FIG. 1 is a cross-sectional diagram showing the configuration of an embodiment of a scale device according to the present invention.

FIG. 2 is a perspective view showing the external configuration of the scale device shown in FIG. 1;

FIG. 3 is a sectional view taken along line A-A of the scale device shown in FIG. 1;

FIG. 4 is a perspective view showing the configuration of another embodiment of the scale device according to the present invention.

FIG. 5 is a perspective view showing the configuration of still another embodiment of the scale device according to the present invention.

FIG. 6 is a perspective view showing the configuration of still another embodiment of the scale device according to the present invention.

FIG. 7 is a perspective view showing the configuration of still another embodiment of the scale device according to the present invention.

FIG. 8 is a longitudinal cross-sectional view of FIGS. 6 and 7;

FIG. 9 is a sectional view showing the configuration of still another embodiment of the scale device according to the present invention.

FIG. 10 is a sectional view showing the configuration of a scale device according to a conventional technique.

11 is a sectional view taken along line AA of the scale device shown in FIG. 10. FIG.

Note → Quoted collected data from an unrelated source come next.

<file path="config.mk">
export PLATFORM = sky130hd
export DESIGN_NAME = sync_word_correlator_frame_gate
export DESIGN_NICKNAME = d
export VERILOG_FILES = /design/src/design/swcfg_pkg.sv /design/src/design/swcfg_ctrl.sv /design/src/design/swcfg_datapath.sv /design/src/design/sync_word_correlator_frame_gate.sv
export SDC_FILE = /design/constraint.sdc
export NUM_CORES = 2
export LEC_CHECK = 0
export BUFFER_PORTS_ARGS = -buffer_cell sky130_fd_sc_hd__buf_2
export CAP_MARGIN = 20
export CORE_ASPECT_RATIO = 0.5
export CORE_MARGIN = 1.5
export CORE_UTILIZATION = 44
export DETAILED_ROUTE_END_ITERATION = 16
export PLACE_DENSITY_LB_ADDON = 0.08
export SKIP_LAST_GASP = 1
export SLEW_MARGIN = 10
export SYNTH_ARGS = -nofsm -noshare
export SYNTH_HDL_FRONTEND = slang
export SYNTH_SLANG_ARGS = --single-unit
</file>
<file path="constraint.sdc">
create_clock -name aclk -period 10.6 [get_ports aclk]
set_input_delay 0.53 -clock aclk [delete_from_list [all_inputs] [get_ports aclk]]
set_output_delay 0.53 -clock aclk [all_outputs]
set_load 0.1 [all_outputs]
</file>
==> config.mk <==
export PLATFORM = sky130hd
export DESIGN_NAME = threshold_peak_detector_top_flat
export DESIGN_NICKNAME = d
export VERILOG_FILES = /design/src/tpd_pkg.sv /design/src/tpd_if.sv /design/src/tpd_cfg.sv /design/src/tpd_detect.sv /design/src/tpd_out_reg.sv /design/src/threshold_peak_detector_top.sv /design/src/flat_wrapper.sv
export VERILOG_INCLUDE_DIRS = /design/src /design/src/src
export SDC_FILE = /design/constraint.sdc
export NUM_CORES = 1
export LEC_CHECK = 0
export BUFFER_PORTS_ARGS = -buffer_cell sky130_fd_sc_hd__buf_2
export CORE_ASPECT_RATIO = 0.7
export CORE_MARGIN = 2
export CORE_UTILIZATION = 54
export CTS_BUF_LIST = sky130_fd_sc_hd__clkbuf_4 sky130_fd_sc_hd__clkbuf_8 sky130_fd_sc_hd__clkbuf_16
export CTS_CLUSTER_SIZE = 40
export DETAILED_ROUTE_END_ITERATION = 16
export PLACE_DENSITY_LB_ADDON = 0.15
export REMOVE_ABC_BUFFERS = 1
export SETUP_SLACK_MARGIN = 0.02
export SYNTH_ARGS = -nofsm -noshare
export SYNTH_HDL_FRONTEND = slang
export SYNTH_SLANG_ARGS = --single-unit
==> constraint.sdc <==
create_clock -name clk -period 4.2 [get_ports clk]
set_input_delay 0.21 -clock clk [delete_from_list [all_inputs] [get_ports clk]]
set_output_delay 0.21 -clock clk [all_outputs]
set_load 0.02 [all_outputs]
==> src/threshold_peak_detector_top_assert.svh <==
// Assertion macros for the threshold peak detector.
`ifndef THRESHOLD_PEAK_DETECTOR_TOP_ASSERT_SVH
`define THRESHOLD_PEAK_DETECTOR_TOP_ASSERT_SVH

// Same-cycle implication, checked outside reset.
`define TPD_ASSERT_IMP(lbl, ante, cons) \
	lbl: assert property (@(posedge clk) disable iff (!arst_n) (ante) |-> (cons)) \
		else $error("tpd assertion failed");

// Next-cycle implication, checked outside reset.
`define TPD_ASSERT_NXT(lbl, ante, cons) \
	lbl: assert property (@(posedge clk) disable iff (!arst_n) (ante) |=> (cons)) \
		else $error("tpd assertion failed");

`endif

==> src/tpd_pkg.sv <==
// Package: widths, constants and shared types of the threshold peak detector.
package tpd_pkg;

	localparam int BUFFER_DEPTH   = 16384;
	localparam int PEAK_LIMIT_MAX = 64;

	localparam int SAMPLE_W = 16;
	localparam int IDX_W    = 14;
	localparam int CNT_W    = 7;
	localparam int CFG_IDX_W  = 2;
	localparam int CFG_DATA_W = 16;

	localparam int IDX_CAP_INT = (BUFFER_DEPTH - 1 > 16383) ? 16383 : BUFFER_DEPTH - 1;
	localparam logic [IDX_W-1:0] IDX_CAP = IDX_W'(IDX_CAP_INT);
	localparam logic [CNT_W-1:0] LIMIT_MAX = CNT_W'(PEAK_LIMIT_MAX);
	localparam logic [CNT_W-1:0] PEAK_QUOTA_RST = CNT_W'(64);

	// Register indexes of the configuration port
	localparam logic [CFG_IDX_W-1:0] REG_HEIGHT_THR    = 2'd0;
	localparam logic [CFG_IDX_W-1:0] REG_MIN_RUN_WIDTH = 2'd1;
	localparam logic [CFG_IDX_W-1:0] REG_PEAK_QUOTA    = 2'd2;

	typedef struct packed {
		logic signed [SAMPLE_W-1:0] height_thr;
		logic [IDX_W-1:0]           min_run_width;
		logic [CNT_W-1:0]           peak_quota;
	} cfg_t;

	typedef struct packed {
		logic             peak_found;
		logic [IDX_W-1:0] peak_center;
		logic [IDX_W-1:0] peak_width;
		logic [CNT_W-1:0] peak_count;
		logic             limit_reached;
		logic             frame_end;
	} result_t;

endpackage

==> src/tpd_if.sv <==
// Handshake interfaces for the sample and peak result channels.
interface tpd_sample_if;
	logic                                valid;
	logic                                ready;
	logic signed [tpd_pkg::SAMPLE_W-1:0] sample;
	logic                                last_sample;

	modport source (output valid, output sample, output last_sample, input ready);
	modport sink (input valid, input sample, input last_sample, output ready);
endinterface

interface tpd_peak_if;
	logic                          valid;
	logic                          ready;
	logic                          peak_found;
	logic [tpd_pkg::IDX_W-1:0]     peak_center;
	logic [tpd_pkg::IDX_W-1:0]     peak_width;
	logic [tpd_pkg::CNT_W-1:0]     peak_count;
	logic                          limit_reached;
	logic                          frame_end;

	modport source (output valid, output peak_found, output peak_center, output peak_width,
		output peak_count, output limit_reached, output frame_end, input ready);
	modport sink (input valid, input peak_found, input peak_center, input peak_width,
		input peak_count, input limit_reached, input frame_end, output ready);
endinterface

==> src/tpd_cfg.sv <==
// Configuration register file of the threshold peak detector.
module tpd_cfg (
	input  logic                               clk,
	input  logic                               arst_n,
	input  logic                               cfg_wr_en,
	input  logic [tpd_pkg::CFG_IDX_W-1:0]      cfg_index,
	input  logic [tpd_pkg::CFG_DATA_W-1:0]     cfg_wdata,
	output tpd_pkg::cfg_t                      cfg
);

	tpd_pkg::cfg_t cfg_q;

	always_ff @(posedge clk or negedge arst_n) begin
		if (!arst_n) begin
			cfg_q.height_thr    <= '0;
			cfg_q.min_run_width <= '0;
			cfg_q.peak_quota    <= tpd_pkg::PEAK_QUOTA_RST;
		end else if (cfg_wr_en) begin
			unique case (cfg_index)
				tpd_pkg::REG_HEIGHT_THR:    cfg_q.height_thr    <= cfg_wdata;
				tpd_pkg::REG_MIN_RUN_WIDTH: cfg_q.min_run_width <= cfg_wdata[tpd_pkg::IDX_W-1:0];
				tpd_pkg::REG_PEAK_QUOTA:    cfg_q.peak_quota    <= cfg_wdata[tpd_pkg::CNT_W-1:0];
				default: ; // drop writes to unused indexes
			endcase
		end
	end

	assign cfg = cfg_q;

endmodule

FIG. 12 is a sectional view showing the configuration of a scale device according to another conventional technique.

FIG. 13 is a sectional view showing the configuration of a scale device according to still another conventional technique.

FIG. 14 is a sectional view showing the configuration of a scale device according to still another conventional technique.

[Explanation of symbols]

5 Scale 5A Measurement effective length portion 31 Scale holding members 34, 36 Scale holding members 45, 55 Scale holding member 39 fixed at the reference position of the base Long scale

Claims (3)

[Claims] 1. A scale having an effective measurement length formed at a position excluding the end in the direction in which the scale is formed, and a scale holding member on which the scale is placed and held, the effective measurement length of the scale. A scale device characterized in that only one portion of the scale is fixed using the scale holding member. 2. The scale device according to claim 1, wherein the one fixed location is approximately at the center of the scale holding member. 3. A scale, and at least three scale holding members for mounting and holding the scale, the at least three scale holding members being arranged in a line,
A scale apparatus characterized in that the scale is fixed only by a scale holding member fixed at a reference position of a base among the scale holding members.